BEIJING: China accused Group of Seven countries on Wednesday of irresponsibly sowing division after the forum condemned Beijing’s trade practices in an end-of-summit statement.
G7 leaders had slammed China’s “non-transparent and market-distorting” international trade tactics on Tuesday, in a statement that also vowed to reduce “strategic dependencies” on the Asian giant.
Chinese foreign ministry spokesman Zhao Lijian on Wednesday hit back at the criticism, saying the statement showed the allies were “keen to create divisions and confrontations without any sense of responsibility or morality”.
The G7 should “advance globalisation” rather than encourage division “at a critical time for the international community fighting the pandemic and striving for economic recovery,” Zhao said at a regular press conference.
The G7 statement, in which leaders pledged to “foster diversification and resilience to economic coercion, and to reduce strategic dependencies,” came hours before the leaders joined a larger group of their counterparts at a NATO summit in Madrid.
There, the 30-member alliance was also poised to toughen its stance against Beijing.

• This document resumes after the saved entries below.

What follows belongs to an exercise in optimizing a design on an open flow for small area, a short achievable clock period and few clock cycles per item; a production flow would make more cautious choices. RTL that was checked went through simulation tests only; none was proved equivalent to the original.

==> v36: inputs <==
## rs_group_codec
module rs_group_codec (
    input  wire         clk,
    input  wire         rst_n,         
    input  wire         in_valid,
    output wire         in_ready,
    input  wire         in_op,         
    input  wire [255:0] in_data,
    input  wire [23:0]  in_check,      
    input  wire [31:0]  in_addr,       
    output reg          out_valid,
    input  wire         out_ready,
    output wire [255:0] out_data,
    output wire [23:0]  out_check,
    output wire [1:0]   out_status,
    output wire [5:0]   out_pos
);
    wire [23:0] syn;
    rs_encoder u_syn (
        .data  (in_data),
        .check (in_check),
        .addr  (in_addr),
        .syn   (syn)
    );
    wire [7:0] log0, log1;
    rs_log u_log0 (.v(syn[7:0]),  .l(log0));
    rs_log u_log1 (.v(syn[15:8]), .l(log1));
    assign in_ready = !out_valid || out_ready;
    wire accept = in_valid && in_ready;
    always @(posedge clk) begin
        if (!rst_n) begin
            out_valid <= 1'b0;
        end else if (accept) begin
            out_valid <= 1'b1;
        end else if (out_ready) begin
            out_valid <= 1'b0;
        end
    end
    reg          op_q;
    reg  [255:0] data_q;
    reg  [23:0]  check_q;
    reg  [23:0]  syn_q;
    reg  [7:0]   log0_q, log1_q;
    always @(posedge clk) begin
        if (accept) begin
            op_q    <= in_op;
            data_q  <= in_data;
            check_q <= in_check;
            syn_q   <= syn;
            log0_q  <= log0;
            log1_q  <= log1;
        end
    end
    rs_decoder u_dec (
        .op        (op_q),
        .data      (data_q),
        .check     (check_q),
        .syn       (syn_q),
        .log0      (log0_q),
        .log1      (log1_q),
        .data_out  (out_data),
        .check_out (out_check),
        .status    (out_status),
        .pos       (out_pos)
  ...
Settings: LEC_CHECK=0, CAP_MARGIN=20, CORE_AREA=5 5 265 265, DIE_AREA=0 0 270 270, PLACE_DENSITY=0.6, SLEW_MARGIN=20; clock period 15.0 ns.
run.sh (not shown) runs the stock make flow with config.mk's settings and CLKGATE_MAP_FILE= SYNTH_SCRIPT=/design/flow/synth_recipe.tcl, a recipe that flattens the netlist after the stock synthesis.
==> v26 (differences from v36) <==
==> flow/flow/run.sh (new file) <==
#!/bin/bash
set -euo pipefail
MARGIN=$(cat flow/margin.txt)
bash standard.sh \
  "BUFFER_PORTS_ARGS=-buffer_cell sky130_fd_sc_hd__buf_1" \
  "SETUP_SLACK_MARGIN=$MARGIN" \
  finish > standard.log 2>&1
==> flow/flow/margin.txt (new file) <==
8
==> flow/standard.sh (new file) <==
#!/bin/bash
# synth_recipe.tcl (not shown) runs the flow's synth.tcl, then flattens the netlist and writes it again
# the make line also repeats each setting of config.mk as NAME=value (left out here)
make -C /OpenROAD-flow-scripts/flow DESIGN_CONFIG=/design/flow/config.mk WORK_HOME=/design/flow/orfs CLKGATE_MAP_FILE= SYNTH_SCRIPT=/design/flow/synth_recipe.tcl "${@:-finish}"
removed: flow/run.sh
==> v12 (differences from v36) <==
==> flow/config.mk (replaced) <==
export PLATFORM = sky130hd
export DESIGN_NAME = rs_group_codec
export DESIGN_NICKNAME = rs_group_codec
export VERILOG_FILES = /design/flow/design.v
export SDC_FILE = /design/flow/constraint.sdc
export NUM_CORES = 4
export LEC_CHECK = 0
export ABC_AREA = 1
export CAP_MARGIN = 20
export CORE_AREA = 5 5 225 225
export DIE_AREA = 0 0 230 230
export PLACE_DENSITY = 0.7
export SLEW_MARGIN = 20
==> comparison table <==
metric	v12	v36	v26
R2r startpoint	-	out_valid	out_valid
Area growth from synthesis to final layout	-	24.5%	44.1%
Sequential portion of the cell area	-	0.228	0.197
Initial Util	0.813	0.506	0.506
Dominant class by area	-	multi-input combinational cells	multi-input combinational cells
Adder and majority cell fraction of the synthesized area	0.0144	0.0164	0.0164
Core Area	-	0.0672 sq mm	0.0672 sq mm
Status	did not finish	timing/DRC/antenna clean	timing/DRC/antenna clean
Stage where the flow stopped	global placement (3_3_place_gp)	-	-
Relative area of non-clock buffer cells in the final design	-	0.157	0.155
Final-layout fill cell count	-	5561	4511
Post-route setup slack	-	4.98 ns	7.00 ns
Clock Latency Late Sink	-	0.58 ns	0.59 ns
Worst hold stages	-	2	2
Synthesized netlist cell count	5757	3599	3599
Post-synthesis xor/xnor area fraction	0.249	0.430	0.430
Number of rows in the core area	80	95	95
Number of cells on the critical path	-	15	21
Top sig layer	-	met5	met5
Testbench counts of v36, summed over its fixed seeds: cycles 9,608, items 9,600.
Testbench counts of v26, summed over its fixed seeds: cycles 9,608, items 9,600.
Testbench counts of v12, summed over its fixed seeds: cycles 9,608, items 9,600.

The United States has long cast a wary eye at China over its trade practices, which Washington believes are designed to accord an unfair advantage to Chinese companies over foreign firms.

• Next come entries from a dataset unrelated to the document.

This is an optimization exercise on Yosys and OpenROAD, whose aim is small area and a short achievable clock period, not a production implementation. The RTL was checked by simulation tests, not by an equivalence proof against the original design.

== run 1 ==
Design cwu_codec, start of the top module:
module cwu_codec (
    input  wire        clk,
    input  wire        rst,
    input  wire        enc_valid,
    input  wire [63:0] enc_data,
    input  wire [35:0] enc_h,
    input  wire [2:0]  enc_word,
    input  wire        enc_poison,
    output reg         enc_out_valid,
    output reg  [23:0] enc_check,
    input  wire        dec_valid,
    input  wire [63:0] dec_data,
    input  wire [23:0] dec_check,
    input  wire [35:0] dec_h,
    input  wire [2:0]  dec_word,
    input  wire        dec_erase_en,
    input  wire [3:0]  dec_erase_dev,
    output reg         dec_out_valid,
    output reg  [63:0] dec_out_data,
    output reg  [2:0]  dec_outcome,
    output reg  [3:0]  dec_position,
    output reg  [23:0] dec_synd
);
    wire [23:0] enc_lin;
  ...
export LEC_CHECK = 0
export CAP_MARGIN = 20
export CORE_MARGIN = 2
export CORE_UTILIZATION = 50
export GPL_ROUTABILITY_DRIVEN = 1
export SLEW_MARGIN = 20
create_clock -name core_clock -period 28.0 [get_ports {clk}]
standard.sh (not shown) runs the stock make flow with config.mk's settings and CLKGATE_MAP_FILE= SYNTH_SCRIPT=/design/flow/synth_recipe.tcl, a recipe that flattens the netlist after the stock synthesis.
==> flow/flow/run.sh <==
#!/bin/bash
# Own flow: the standard layout (standard.sh) with two changes:
#  - ABC maps the logic with flow/abc.script (an area-oriented mapping
#    followed by ABC's buffering and sizing) instead of ORFS's
#    abc_speed/abc_area script; the synthesis passes before and after ABC
#    are standard.sh's own (synth_recipe.tcl);
#  - the port buffers that global placement inserts on every input and
#    output are sky130_fd_sc_hd__buf_2 cells.
# Each tool's output is in orfs/logs/ (per step) and make_flow.log.
set -euo pipefail
W=$(pwd)
cp flow/abc.script "$W/abc_custom.script"
cat > "$W/custom_synth.tcl" <<EOT
proc abc {args} {
  set i [lsearch -exact \$args -script]
  if {\$i >= 0} { lset args [expr {\$i + 1}] $W/abc_custom.script }
  puts "custom abc script: $W/abc_custom.script"
  yosys abc {*}\$args
}
source $W/synth_recipe.tcl
EOT
sed -e "s#SYNTH_SCRIPT=[^ ]*#SYNTH_SCRIPT=$W/custom_synth.tcl 'BUFFER_PORTS_ARGS=-buffer_cell sky130_fd_sc_hd__buf_2' SETUP_SLACK_MARGIN=21#" standard.sh > "$W/custom_standard.sh"
grep -q "SYNTH_SCRIPT=$W/custom_synth.tcl" "$W/custom_standard.sh"
bash "$W/custom_standard.sh" > "$W/make_flow.log" 2>&1
==> flow/flow/abc.script <==
strash
ifraig
scorr
dc2
dch -f
&get -n
&st
&dch
&nf -R 1000
&put
buffer -c
topo
stime -c
upsize -c
dnsize -c
Inputs modified between run 1 and run 2:
diff --git a/flow/flow/run.sh b/flow/flow/run.sh
--- a/flow/flow/run.sh
+++ b/flow/flow/run.sh
@@ -6,0 +7 @@
+#  - repair_timing aims for SETUP_SLACK_MARGIN=20.2 ns of setup slack;
@@ -8 +9 @@
-#    output are sky130_fd_sc_hd__buf_2 cells.
+#    output are sky130_fd_sc_hd__buf_1 cells.
@@ -22 +23 @@
-sed -e "s#SYNTH_SCRIPT=[^ ]*#SYNTH_SCRIPT=$W/custom_synth.tcl 'BUFFER_PORTS_ARGS=-buffer_cell sky130_fd_sc_hd__buf_2' SETUP_SLACK_MARGIN=21#" standard.sh > "$W/custom_standard.sh"
+sed -e "s#SYNTH_SCRIPT=[^ ]*#SYNTH_SCRIPT=$W/custom_synth.tcl 'BUFFER_PORTS_ARGS=-buffer_cell sky130_fd_sc_hd__buf_1' SETUP_SLACK_MARGIN=20.2#" standard.sh > "$W/custom_standard.sh"
==> flow/flow/abc.script <==
strash
ifraig
scorr
dc2
dch -f
&get -n
&st
&dch
&nf -R 1000
&put
topo
==> comparison <==
NOTE area after synthesis run 1->run 2 decreased by a few percent
What run 1 reported for area of combinational cells with multiple inputs has to be multiplied by 0.852 to get the figure for run 2.
Maximum clock frequency shrinks by a little under 10% when moving from run 1 to run 2.
Compare run 1 and run 2 | growth of design area from synthesis to finish higher: run 1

Russia’s invasion of Ukraine and Beijing’s refusal to distance itself from Vladimir Putin has prompted other countries, including export giant Germany, to also reconsider their economic reliance on the Asian giant.
Beijing’s increasingly strident claims over much of the South China Sea has also sparked alarm over its military ambitions.
Western allies acknowledge that the world’s biggest challenges, including climate change, cannot be solved without Beijing’s cooperation, but have become more cautious about China’s actions and aims.